Problem -> Answer with a bare number: the count of lines in the data below that contain the word "registers".

=======

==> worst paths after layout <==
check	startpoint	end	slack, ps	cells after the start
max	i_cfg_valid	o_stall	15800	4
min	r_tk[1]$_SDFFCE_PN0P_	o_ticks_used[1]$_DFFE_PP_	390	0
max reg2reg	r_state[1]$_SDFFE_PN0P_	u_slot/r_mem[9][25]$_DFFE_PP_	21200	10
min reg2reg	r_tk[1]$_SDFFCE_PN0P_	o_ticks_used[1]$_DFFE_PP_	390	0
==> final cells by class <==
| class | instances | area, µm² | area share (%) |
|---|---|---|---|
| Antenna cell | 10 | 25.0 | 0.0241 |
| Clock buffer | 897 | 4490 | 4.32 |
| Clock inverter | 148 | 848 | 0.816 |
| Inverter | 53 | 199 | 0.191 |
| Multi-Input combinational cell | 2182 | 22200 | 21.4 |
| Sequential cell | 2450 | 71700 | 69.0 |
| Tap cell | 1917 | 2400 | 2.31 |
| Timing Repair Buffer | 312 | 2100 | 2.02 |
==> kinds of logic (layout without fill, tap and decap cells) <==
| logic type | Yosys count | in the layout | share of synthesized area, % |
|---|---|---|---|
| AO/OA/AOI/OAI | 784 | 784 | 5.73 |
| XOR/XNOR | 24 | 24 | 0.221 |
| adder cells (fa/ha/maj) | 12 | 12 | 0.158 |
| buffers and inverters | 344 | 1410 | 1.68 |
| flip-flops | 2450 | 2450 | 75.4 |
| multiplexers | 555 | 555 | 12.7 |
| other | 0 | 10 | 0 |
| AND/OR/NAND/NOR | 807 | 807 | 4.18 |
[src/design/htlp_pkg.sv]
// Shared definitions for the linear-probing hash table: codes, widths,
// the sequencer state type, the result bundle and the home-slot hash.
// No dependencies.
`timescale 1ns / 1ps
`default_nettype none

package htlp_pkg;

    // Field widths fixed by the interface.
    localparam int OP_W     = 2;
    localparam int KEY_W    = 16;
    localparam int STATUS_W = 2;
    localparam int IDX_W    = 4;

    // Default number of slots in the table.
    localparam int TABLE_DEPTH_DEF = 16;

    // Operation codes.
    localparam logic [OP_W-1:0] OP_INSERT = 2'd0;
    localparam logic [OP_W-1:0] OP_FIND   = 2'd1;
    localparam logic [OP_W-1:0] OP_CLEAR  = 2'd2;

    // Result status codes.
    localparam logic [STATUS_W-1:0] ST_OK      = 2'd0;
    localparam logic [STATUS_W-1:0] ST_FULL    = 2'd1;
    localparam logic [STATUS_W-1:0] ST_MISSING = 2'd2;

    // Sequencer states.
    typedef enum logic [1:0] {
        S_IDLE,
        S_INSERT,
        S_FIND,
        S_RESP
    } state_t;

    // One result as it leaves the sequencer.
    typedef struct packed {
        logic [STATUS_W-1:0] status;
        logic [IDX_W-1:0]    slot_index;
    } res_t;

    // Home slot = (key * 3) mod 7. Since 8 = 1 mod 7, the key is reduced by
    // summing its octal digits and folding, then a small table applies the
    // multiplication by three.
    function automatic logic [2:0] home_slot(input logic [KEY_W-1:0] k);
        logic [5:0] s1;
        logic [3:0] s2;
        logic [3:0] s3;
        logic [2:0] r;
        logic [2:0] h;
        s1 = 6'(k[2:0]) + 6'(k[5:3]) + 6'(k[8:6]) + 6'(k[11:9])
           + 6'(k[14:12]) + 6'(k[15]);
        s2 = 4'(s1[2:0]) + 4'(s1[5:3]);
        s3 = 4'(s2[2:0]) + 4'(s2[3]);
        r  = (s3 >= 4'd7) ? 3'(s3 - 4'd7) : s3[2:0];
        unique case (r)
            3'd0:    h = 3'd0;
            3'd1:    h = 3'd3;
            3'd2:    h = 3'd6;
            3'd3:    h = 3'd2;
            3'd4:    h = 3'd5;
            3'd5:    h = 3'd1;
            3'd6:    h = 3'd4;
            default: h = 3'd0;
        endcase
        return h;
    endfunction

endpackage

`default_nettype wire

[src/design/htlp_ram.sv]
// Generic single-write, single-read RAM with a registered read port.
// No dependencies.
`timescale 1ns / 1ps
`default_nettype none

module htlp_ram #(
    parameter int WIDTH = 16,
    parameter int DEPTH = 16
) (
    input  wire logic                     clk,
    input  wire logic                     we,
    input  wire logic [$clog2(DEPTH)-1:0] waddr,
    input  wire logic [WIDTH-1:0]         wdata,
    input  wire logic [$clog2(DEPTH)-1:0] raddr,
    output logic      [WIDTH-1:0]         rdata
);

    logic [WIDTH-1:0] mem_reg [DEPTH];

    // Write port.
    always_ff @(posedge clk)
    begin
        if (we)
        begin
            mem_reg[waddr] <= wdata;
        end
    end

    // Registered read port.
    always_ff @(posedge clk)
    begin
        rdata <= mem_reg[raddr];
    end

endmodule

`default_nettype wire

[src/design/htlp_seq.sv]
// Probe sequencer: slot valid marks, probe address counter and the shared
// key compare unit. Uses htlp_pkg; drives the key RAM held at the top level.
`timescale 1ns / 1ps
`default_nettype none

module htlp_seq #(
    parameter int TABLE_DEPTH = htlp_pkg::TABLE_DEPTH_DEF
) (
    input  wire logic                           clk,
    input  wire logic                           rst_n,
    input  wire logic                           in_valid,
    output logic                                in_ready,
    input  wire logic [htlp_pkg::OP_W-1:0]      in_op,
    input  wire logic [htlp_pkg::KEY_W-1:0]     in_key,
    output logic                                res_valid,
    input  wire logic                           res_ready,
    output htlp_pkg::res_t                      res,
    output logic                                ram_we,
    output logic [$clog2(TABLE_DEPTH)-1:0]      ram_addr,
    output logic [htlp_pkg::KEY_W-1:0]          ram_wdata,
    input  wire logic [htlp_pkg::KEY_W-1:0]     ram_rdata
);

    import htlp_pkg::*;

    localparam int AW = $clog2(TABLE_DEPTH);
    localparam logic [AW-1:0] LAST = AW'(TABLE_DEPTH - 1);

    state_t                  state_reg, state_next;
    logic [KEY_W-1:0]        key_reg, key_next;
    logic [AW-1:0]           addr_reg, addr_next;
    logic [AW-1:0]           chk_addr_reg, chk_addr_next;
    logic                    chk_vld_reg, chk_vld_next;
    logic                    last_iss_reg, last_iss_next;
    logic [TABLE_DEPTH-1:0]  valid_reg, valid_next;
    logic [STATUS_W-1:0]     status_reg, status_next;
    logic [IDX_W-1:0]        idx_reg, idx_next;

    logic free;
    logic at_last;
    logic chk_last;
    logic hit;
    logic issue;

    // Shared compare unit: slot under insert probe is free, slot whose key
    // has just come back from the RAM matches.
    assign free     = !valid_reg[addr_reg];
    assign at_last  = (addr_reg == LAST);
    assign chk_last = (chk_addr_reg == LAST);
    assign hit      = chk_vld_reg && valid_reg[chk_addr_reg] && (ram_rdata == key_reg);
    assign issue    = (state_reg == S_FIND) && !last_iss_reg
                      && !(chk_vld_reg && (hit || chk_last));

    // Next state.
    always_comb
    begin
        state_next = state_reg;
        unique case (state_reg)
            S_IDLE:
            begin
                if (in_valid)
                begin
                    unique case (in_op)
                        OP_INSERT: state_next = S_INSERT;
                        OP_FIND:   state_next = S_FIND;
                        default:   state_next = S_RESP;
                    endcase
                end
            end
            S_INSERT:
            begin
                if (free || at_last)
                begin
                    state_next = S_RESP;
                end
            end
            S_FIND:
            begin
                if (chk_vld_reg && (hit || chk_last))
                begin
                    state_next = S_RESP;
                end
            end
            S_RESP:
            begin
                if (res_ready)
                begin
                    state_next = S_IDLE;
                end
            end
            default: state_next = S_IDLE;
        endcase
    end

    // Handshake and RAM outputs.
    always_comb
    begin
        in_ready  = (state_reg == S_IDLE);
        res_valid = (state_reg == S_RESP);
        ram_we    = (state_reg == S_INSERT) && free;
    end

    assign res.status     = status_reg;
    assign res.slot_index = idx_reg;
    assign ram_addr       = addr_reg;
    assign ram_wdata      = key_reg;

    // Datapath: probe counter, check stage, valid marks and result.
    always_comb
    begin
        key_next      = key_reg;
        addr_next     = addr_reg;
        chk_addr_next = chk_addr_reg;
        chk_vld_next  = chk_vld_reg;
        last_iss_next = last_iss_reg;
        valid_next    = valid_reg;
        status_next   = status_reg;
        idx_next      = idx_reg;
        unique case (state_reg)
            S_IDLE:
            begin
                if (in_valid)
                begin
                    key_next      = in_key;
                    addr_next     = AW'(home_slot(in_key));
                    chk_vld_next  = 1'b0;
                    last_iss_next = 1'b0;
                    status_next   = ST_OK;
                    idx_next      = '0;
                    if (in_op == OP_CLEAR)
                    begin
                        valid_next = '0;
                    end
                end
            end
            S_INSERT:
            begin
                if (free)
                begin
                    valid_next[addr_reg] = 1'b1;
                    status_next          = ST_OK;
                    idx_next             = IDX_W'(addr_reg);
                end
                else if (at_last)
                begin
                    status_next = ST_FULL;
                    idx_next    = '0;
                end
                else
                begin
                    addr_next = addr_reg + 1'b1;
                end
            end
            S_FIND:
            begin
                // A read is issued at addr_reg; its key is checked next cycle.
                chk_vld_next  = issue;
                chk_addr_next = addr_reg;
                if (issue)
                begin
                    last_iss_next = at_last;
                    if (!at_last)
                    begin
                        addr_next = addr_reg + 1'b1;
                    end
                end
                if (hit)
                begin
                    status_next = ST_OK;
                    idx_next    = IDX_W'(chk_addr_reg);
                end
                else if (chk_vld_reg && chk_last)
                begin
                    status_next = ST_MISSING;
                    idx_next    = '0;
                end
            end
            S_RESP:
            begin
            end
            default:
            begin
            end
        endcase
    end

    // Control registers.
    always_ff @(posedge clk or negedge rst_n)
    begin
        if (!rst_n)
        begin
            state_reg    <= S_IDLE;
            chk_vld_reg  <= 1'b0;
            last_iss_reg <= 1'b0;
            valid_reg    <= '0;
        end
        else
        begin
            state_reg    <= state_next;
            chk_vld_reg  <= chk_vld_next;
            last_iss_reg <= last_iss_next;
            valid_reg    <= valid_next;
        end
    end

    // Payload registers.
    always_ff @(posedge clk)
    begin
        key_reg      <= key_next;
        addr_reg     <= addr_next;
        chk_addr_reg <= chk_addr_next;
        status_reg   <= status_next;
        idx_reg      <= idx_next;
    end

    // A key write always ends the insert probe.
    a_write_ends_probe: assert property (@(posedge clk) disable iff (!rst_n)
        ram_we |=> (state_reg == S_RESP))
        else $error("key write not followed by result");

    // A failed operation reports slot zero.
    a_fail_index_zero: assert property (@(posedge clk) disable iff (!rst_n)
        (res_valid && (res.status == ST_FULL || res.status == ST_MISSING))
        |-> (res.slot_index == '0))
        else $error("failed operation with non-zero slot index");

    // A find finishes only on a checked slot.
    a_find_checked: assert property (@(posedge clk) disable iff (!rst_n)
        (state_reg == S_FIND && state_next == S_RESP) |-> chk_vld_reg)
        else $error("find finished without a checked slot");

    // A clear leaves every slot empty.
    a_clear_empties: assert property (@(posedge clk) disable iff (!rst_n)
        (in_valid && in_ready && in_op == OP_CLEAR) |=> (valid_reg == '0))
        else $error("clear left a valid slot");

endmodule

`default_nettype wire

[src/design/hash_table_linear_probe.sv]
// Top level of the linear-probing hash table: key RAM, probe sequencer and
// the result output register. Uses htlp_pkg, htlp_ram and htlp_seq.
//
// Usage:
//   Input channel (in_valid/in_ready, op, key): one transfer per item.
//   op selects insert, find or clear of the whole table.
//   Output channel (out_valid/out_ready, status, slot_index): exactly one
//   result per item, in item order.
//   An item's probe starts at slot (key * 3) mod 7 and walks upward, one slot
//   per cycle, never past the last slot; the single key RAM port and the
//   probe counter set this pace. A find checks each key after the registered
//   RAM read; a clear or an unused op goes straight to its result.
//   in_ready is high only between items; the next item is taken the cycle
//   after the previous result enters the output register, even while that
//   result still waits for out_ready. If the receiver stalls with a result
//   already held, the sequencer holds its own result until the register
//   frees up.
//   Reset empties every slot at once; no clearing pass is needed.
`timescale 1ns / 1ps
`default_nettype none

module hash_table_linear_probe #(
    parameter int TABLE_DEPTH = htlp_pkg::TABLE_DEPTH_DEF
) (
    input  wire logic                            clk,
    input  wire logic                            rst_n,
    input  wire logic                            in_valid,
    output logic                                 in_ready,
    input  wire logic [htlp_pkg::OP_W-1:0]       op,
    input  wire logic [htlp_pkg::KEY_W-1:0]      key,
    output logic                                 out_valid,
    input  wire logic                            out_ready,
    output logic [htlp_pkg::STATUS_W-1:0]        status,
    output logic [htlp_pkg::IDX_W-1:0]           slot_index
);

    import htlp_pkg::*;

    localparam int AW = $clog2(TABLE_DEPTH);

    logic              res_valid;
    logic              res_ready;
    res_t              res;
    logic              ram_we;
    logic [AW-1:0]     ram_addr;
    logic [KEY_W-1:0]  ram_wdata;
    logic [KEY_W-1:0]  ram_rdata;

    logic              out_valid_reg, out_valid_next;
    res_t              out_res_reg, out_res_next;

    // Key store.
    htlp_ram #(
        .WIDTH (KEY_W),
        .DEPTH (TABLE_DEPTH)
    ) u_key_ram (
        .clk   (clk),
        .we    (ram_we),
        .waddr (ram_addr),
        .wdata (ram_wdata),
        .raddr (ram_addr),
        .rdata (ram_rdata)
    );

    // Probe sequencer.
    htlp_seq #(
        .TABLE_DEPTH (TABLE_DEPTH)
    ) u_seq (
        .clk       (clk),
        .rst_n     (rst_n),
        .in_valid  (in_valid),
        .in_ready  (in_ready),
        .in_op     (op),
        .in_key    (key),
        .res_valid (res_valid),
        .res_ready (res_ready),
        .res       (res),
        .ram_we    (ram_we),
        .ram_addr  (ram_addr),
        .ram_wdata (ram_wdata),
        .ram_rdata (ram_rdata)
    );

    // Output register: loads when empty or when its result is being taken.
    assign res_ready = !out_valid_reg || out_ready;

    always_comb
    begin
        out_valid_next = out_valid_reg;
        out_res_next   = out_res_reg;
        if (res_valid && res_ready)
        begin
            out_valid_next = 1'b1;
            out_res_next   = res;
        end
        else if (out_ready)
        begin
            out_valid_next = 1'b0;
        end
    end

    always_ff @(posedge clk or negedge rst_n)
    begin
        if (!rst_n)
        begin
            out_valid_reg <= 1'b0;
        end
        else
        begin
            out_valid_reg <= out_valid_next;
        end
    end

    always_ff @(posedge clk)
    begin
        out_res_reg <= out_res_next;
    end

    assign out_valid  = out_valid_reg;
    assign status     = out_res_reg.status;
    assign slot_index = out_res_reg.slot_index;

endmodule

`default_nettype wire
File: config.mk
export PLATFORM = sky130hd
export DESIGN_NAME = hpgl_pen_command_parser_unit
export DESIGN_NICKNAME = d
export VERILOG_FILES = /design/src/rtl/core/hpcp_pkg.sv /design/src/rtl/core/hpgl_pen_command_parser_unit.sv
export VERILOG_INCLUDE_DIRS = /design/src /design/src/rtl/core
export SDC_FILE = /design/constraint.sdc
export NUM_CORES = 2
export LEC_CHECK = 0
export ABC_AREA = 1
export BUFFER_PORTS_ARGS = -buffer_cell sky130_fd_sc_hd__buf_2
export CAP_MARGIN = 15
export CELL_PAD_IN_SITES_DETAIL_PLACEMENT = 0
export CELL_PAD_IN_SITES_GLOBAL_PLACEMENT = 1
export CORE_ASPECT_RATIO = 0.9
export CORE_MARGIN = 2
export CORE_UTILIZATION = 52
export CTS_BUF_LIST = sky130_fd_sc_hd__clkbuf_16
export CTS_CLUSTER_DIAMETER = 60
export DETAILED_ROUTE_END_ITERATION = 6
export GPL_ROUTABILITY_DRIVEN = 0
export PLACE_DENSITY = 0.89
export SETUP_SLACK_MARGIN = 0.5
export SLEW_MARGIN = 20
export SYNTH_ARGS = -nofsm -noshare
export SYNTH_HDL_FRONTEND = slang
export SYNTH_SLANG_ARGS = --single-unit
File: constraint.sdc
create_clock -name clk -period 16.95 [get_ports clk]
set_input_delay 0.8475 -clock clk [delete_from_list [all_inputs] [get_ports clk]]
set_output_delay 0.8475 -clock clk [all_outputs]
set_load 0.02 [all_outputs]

=======

Solution to this task -> 2